Science & Discovery
Home to 12 hospitals, two biotechnology business incubators, several life sciences companies, and the University System of Georgia’s premier medical university with an aligned clinical treatment and teaching facility, the medical industry alone is estimated to infuse Augusta’s economy with close to $10 billion annually. Augusta has the highest concentration of healthcare in the Southeast and is widely recognized as a healthcare destination. Healthcare employment represents greater than 14 percent of the area’s total workforce and is projected to grow 26% by 2020.
A boom to the local economy, the medical field currently employs approximately 19,867 people plus more than 2,300 doctors and medical researchers. Augusta actively encourages the development of emerging research and health-related sciences. In particular, the Interdisciplinary Research Building on the campus of Augusta University, is a conduit for Augusta’s future as a biotechnology corridor. Its laboratories and offices breed life-sciences entrepreneurs and research. The Georgia Medical Center Authority shares this dedication to making Augusta a core of research and development.
At the core of technology-based employers in the CSRA is the Savannah River Site (SRS). This U.S. Department of Energy facility develops and uses technologies to improve the environment and treat nuclear and hazardous waste remaining from the Cold War. With an employment of nearly 12,000 people—more than 1,000 of whom are research scientists with advanced degrees—and an annual budget of $2 billion, SRS is adjacent to the Center for Hydrogen Research, the only facility of its kind in the world, and the Savannah River National Laboratory, which is designated as a federal national laboratory research facility.
The Augusta region leads the country in the renaissance of clean energy through commercial nuclear power and alternative fuel. With construction underway, the Vogtle Electric Generating Plant, also referred to as Plant Vogtle, will operate the first two new reactors built in more than 30 years, ensuring an abundant supply of power for a growing region.

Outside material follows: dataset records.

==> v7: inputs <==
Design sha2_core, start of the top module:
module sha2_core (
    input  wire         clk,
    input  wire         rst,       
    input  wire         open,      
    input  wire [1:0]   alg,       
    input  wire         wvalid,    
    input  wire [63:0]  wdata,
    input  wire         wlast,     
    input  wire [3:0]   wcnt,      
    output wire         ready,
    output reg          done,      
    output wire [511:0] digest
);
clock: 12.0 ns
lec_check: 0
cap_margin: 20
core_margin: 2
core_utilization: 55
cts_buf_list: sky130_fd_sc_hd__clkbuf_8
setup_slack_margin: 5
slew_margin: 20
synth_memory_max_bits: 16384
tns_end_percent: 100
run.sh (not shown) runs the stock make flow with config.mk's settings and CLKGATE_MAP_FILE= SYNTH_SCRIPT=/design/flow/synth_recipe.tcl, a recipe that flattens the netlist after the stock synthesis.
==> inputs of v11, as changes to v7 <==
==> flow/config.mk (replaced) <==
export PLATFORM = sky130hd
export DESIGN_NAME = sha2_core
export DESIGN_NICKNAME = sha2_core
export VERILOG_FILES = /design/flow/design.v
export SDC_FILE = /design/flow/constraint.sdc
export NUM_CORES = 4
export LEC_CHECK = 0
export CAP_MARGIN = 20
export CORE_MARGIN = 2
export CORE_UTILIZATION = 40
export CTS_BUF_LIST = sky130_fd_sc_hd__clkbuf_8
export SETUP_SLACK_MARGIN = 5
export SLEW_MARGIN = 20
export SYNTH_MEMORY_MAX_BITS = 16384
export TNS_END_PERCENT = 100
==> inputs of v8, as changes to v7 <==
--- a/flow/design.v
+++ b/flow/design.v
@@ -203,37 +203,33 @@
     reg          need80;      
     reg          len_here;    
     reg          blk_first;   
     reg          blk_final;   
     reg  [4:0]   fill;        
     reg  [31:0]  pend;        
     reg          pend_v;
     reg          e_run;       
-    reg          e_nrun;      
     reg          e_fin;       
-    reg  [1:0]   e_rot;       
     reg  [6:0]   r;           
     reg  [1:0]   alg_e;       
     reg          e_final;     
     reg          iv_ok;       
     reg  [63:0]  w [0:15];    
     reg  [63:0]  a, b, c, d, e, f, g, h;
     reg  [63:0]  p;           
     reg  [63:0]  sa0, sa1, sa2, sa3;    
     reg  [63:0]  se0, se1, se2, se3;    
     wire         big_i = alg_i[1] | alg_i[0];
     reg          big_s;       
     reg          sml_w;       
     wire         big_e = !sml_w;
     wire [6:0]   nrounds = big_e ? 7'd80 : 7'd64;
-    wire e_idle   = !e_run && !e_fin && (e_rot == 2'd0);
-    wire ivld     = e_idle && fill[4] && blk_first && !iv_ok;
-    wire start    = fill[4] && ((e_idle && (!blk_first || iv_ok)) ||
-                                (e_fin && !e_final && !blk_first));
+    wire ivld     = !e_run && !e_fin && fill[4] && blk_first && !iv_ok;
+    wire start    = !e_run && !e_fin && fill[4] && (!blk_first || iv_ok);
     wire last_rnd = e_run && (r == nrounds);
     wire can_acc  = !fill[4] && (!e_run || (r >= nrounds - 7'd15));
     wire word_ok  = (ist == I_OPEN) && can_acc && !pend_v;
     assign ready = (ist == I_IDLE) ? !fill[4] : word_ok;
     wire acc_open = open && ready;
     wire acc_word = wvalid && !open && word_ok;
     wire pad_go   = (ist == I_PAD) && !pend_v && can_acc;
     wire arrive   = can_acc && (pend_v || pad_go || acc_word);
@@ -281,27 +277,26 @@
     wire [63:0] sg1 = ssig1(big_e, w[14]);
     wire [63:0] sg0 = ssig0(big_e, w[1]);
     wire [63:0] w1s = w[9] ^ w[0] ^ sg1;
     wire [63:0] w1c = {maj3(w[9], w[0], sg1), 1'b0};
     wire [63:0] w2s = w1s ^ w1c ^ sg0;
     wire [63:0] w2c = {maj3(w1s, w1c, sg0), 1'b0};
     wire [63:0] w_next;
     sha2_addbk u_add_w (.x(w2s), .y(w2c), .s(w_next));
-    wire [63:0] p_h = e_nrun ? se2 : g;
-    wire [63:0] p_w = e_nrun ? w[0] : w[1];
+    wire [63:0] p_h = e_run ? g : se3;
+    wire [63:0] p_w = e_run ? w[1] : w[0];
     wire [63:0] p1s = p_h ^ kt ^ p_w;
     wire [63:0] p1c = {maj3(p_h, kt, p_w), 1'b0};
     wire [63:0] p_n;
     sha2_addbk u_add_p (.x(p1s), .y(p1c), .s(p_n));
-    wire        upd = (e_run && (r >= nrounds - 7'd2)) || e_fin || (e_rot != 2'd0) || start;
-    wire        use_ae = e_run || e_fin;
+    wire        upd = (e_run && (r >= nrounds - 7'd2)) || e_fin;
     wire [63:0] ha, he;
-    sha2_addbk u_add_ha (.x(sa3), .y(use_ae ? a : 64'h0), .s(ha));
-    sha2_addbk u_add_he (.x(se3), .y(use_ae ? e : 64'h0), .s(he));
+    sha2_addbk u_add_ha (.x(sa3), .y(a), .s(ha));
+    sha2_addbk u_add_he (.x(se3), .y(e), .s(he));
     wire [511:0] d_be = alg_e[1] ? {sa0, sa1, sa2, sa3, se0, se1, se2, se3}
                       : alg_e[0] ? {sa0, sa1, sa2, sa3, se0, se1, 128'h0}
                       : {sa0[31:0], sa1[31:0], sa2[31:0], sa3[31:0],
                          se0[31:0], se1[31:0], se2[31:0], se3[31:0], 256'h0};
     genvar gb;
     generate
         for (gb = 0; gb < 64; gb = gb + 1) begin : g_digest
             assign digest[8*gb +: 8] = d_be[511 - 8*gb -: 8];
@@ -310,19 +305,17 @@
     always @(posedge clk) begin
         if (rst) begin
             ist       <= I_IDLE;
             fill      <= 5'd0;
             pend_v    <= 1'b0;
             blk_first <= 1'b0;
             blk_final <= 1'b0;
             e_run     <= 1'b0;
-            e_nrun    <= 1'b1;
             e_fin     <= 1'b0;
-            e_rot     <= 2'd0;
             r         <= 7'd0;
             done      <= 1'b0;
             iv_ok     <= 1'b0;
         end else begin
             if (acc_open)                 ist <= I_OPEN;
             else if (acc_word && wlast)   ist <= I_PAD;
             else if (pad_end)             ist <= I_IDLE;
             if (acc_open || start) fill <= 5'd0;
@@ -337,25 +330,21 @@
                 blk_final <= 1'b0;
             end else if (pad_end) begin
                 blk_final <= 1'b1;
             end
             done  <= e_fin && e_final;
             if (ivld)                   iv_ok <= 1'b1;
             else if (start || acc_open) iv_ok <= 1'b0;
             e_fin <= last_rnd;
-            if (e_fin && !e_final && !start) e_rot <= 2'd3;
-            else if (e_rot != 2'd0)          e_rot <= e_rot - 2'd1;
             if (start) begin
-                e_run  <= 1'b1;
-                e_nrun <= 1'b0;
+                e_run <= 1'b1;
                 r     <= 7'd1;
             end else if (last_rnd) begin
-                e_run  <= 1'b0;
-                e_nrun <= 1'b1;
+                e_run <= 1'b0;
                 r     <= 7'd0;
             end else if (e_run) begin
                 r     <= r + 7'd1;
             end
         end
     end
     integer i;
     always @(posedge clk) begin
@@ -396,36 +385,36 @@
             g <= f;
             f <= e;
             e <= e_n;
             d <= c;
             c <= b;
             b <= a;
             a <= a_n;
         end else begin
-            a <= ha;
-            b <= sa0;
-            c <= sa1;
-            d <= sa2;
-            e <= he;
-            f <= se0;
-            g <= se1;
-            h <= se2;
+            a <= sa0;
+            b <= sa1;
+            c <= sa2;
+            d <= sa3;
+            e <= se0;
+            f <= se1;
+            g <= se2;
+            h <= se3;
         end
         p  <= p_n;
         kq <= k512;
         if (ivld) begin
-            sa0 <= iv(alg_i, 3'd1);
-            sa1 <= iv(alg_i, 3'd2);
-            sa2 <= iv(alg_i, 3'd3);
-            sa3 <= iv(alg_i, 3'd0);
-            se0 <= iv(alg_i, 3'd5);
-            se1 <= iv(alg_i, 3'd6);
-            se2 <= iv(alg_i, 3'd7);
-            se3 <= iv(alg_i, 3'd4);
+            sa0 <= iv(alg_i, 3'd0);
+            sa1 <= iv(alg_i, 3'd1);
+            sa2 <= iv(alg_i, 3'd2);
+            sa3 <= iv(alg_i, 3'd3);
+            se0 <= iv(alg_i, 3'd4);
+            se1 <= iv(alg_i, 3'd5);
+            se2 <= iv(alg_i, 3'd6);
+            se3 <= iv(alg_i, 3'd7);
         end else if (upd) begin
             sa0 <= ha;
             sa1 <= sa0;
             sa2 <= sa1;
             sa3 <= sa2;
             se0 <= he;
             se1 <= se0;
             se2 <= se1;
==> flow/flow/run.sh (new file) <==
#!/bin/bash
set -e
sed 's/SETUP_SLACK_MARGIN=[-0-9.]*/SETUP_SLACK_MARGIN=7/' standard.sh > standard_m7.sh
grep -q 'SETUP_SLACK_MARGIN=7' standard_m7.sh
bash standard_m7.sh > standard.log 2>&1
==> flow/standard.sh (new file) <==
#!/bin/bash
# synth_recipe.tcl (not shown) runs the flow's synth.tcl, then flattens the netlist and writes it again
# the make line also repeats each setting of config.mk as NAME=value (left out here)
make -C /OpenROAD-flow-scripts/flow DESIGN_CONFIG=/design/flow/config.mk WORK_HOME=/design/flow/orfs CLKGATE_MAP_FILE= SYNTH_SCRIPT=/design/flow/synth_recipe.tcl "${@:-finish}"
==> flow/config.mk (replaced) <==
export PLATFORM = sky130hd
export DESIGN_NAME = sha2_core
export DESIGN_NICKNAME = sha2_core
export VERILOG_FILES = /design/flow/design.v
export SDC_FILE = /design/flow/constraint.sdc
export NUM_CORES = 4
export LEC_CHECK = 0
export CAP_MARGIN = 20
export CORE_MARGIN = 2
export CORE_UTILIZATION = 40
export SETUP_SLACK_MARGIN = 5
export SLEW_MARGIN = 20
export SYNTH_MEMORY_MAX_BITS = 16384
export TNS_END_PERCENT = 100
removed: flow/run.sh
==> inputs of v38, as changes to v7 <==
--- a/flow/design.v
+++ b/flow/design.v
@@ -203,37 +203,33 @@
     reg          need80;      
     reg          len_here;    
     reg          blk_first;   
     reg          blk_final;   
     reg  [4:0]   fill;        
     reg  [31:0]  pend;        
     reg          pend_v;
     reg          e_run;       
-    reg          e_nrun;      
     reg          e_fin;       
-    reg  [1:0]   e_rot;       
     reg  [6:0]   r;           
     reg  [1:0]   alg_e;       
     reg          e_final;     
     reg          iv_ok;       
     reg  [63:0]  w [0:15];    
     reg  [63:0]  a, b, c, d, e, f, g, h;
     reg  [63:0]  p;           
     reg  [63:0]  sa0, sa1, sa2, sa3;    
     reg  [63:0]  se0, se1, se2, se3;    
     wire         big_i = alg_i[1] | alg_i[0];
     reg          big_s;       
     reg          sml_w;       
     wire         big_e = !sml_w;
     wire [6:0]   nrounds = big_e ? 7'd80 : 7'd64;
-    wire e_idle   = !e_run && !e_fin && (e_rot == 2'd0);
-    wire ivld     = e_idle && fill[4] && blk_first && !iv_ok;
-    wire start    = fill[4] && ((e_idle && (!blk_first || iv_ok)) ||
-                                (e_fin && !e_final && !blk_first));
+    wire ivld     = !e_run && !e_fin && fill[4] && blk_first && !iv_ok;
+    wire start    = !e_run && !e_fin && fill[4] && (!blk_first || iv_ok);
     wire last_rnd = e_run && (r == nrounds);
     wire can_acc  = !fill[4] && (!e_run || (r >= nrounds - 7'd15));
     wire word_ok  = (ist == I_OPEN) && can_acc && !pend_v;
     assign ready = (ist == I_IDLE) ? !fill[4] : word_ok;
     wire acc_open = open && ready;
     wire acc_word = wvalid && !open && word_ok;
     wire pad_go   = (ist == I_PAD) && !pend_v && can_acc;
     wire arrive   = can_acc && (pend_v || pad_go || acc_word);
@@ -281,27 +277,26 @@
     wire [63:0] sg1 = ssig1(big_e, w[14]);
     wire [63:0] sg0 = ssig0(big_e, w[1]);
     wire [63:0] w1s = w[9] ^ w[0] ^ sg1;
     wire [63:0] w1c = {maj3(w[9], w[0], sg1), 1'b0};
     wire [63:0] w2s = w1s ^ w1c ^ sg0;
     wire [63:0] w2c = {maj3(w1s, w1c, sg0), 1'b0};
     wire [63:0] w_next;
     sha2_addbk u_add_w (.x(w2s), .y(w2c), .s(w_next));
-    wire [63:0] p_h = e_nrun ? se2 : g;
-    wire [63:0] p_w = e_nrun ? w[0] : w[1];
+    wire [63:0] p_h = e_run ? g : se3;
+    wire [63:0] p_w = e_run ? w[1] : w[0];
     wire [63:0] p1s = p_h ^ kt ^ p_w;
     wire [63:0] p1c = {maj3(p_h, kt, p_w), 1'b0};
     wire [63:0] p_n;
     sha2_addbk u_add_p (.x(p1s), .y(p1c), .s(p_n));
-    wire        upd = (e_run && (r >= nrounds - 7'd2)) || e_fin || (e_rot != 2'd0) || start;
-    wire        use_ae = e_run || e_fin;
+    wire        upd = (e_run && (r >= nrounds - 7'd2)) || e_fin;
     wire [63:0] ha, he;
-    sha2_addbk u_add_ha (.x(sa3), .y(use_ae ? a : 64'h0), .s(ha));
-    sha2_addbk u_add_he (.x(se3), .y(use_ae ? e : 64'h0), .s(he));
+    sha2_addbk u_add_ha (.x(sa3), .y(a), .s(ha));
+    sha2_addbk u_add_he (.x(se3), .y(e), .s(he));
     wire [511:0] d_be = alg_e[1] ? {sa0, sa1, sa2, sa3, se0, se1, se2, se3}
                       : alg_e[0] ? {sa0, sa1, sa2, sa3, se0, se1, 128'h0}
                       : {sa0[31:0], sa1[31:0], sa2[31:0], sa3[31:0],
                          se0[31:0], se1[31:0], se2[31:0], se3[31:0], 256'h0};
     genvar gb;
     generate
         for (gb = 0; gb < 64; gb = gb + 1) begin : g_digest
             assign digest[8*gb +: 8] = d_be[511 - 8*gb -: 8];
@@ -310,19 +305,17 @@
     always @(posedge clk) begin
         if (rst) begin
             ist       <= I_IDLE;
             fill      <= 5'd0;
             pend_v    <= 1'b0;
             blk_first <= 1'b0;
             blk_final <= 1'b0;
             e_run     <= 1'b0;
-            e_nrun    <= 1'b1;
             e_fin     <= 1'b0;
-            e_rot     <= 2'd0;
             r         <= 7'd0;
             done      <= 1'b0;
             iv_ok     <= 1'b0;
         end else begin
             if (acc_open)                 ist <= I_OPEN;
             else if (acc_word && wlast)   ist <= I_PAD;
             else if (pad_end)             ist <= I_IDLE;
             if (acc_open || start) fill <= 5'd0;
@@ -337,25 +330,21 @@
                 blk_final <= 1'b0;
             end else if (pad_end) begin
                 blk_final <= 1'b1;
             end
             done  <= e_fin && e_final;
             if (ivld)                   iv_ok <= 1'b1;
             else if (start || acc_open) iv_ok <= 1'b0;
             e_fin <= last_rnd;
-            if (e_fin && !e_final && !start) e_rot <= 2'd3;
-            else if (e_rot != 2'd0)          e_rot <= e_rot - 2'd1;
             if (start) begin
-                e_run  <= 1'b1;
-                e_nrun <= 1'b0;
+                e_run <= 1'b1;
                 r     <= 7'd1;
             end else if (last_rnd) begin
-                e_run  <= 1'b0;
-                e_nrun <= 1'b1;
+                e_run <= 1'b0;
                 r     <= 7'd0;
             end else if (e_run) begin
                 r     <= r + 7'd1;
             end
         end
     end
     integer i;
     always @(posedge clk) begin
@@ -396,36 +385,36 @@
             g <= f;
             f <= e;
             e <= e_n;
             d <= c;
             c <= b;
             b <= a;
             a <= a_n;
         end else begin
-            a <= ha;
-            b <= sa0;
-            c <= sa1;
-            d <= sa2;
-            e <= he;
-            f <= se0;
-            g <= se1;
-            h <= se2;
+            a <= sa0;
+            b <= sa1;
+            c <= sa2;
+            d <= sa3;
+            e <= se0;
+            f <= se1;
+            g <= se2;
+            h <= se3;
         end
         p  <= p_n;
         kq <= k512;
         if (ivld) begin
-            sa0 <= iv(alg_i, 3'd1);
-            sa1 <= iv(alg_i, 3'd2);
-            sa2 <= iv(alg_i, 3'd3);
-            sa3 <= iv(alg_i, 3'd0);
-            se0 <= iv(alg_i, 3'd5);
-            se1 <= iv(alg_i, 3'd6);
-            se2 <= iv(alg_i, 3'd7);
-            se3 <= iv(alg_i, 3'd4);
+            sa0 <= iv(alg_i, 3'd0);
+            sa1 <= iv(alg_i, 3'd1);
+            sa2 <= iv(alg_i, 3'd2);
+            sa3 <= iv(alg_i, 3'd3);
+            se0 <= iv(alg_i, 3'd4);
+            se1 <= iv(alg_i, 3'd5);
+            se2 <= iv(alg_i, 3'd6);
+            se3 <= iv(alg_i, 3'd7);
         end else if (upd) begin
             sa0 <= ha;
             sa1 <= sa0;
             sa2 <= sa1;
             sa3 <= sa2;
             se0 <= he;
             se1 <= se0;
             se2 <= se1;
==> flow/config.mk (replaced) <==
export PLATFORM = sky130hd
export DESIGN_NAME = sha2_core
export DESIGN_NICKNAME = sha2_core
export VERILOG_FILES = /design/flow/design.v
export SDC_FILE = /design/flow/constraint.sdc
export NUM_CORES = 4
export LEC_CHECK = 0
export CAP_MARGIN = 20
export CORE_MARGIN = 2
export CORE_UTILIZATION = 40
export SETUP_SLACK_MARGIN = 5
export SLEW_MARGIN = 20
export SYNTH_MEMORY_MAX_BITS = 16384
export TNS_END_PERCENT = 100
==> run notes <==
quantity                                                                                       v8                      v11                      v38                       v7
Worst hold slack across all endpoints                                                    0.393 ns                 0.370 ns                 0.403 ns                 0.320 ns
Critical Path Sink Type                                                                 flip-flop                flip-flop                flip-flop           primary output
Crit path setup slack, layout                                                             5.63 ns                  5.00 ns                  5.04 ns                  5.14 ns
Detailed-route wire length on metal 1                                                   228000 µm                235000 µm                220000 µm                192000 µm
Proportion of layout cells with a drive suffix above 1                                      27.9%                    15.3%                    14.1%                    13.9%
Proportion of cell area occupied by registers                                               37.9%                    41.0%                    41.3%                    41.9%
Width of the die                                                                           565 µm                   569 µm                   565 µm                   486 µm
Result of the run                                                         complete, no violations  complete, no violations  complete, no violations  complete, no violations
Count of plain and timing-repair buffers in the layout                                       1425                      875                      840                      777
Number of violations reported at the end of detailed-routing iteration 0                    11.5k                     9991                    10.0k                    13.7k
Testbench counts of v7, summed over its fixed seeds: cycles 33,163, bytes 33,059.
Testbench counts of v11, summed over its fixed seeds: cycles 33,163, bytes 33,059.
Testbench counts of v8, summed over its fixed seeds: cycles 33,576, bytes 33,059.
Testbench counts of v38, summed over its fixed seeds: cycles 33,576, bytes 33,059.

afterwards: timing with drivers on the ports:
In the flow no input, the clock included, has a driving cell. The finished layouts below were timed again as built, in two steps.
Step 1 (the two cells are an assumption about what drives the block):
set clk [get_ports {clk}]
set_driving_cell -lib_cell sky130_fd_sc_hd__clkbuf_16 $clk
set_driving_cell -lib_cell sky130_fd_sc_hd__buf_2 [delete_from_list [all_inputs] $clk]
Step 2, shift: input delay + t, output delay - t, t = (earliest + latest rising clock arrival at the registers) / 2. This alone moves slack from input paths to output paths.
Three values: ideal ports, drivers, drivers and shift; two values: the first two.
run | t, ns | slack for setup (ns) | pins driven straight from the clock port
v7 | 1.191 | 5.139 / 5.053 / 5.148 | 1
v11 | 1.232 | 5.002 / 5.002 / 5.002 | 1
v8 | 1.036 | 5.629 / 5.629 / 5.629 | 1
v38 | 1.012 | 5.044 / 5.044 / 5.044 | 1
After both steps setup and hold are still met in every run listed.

In support of these industries, a skilled workforce knowledgeable in cutting edge nuclear technology is cultivated in the CSRA’s own population. The new Richmond County Technical Career Magnet School, which enrolled its first class of students in the 2012-2013 school year, prepares its graduates for technical and industrial jobs. Likewise, the Augusta Technical College’s nuclear engineering technology program supports the CSRA’s increasing nuclear industry employment opportunities.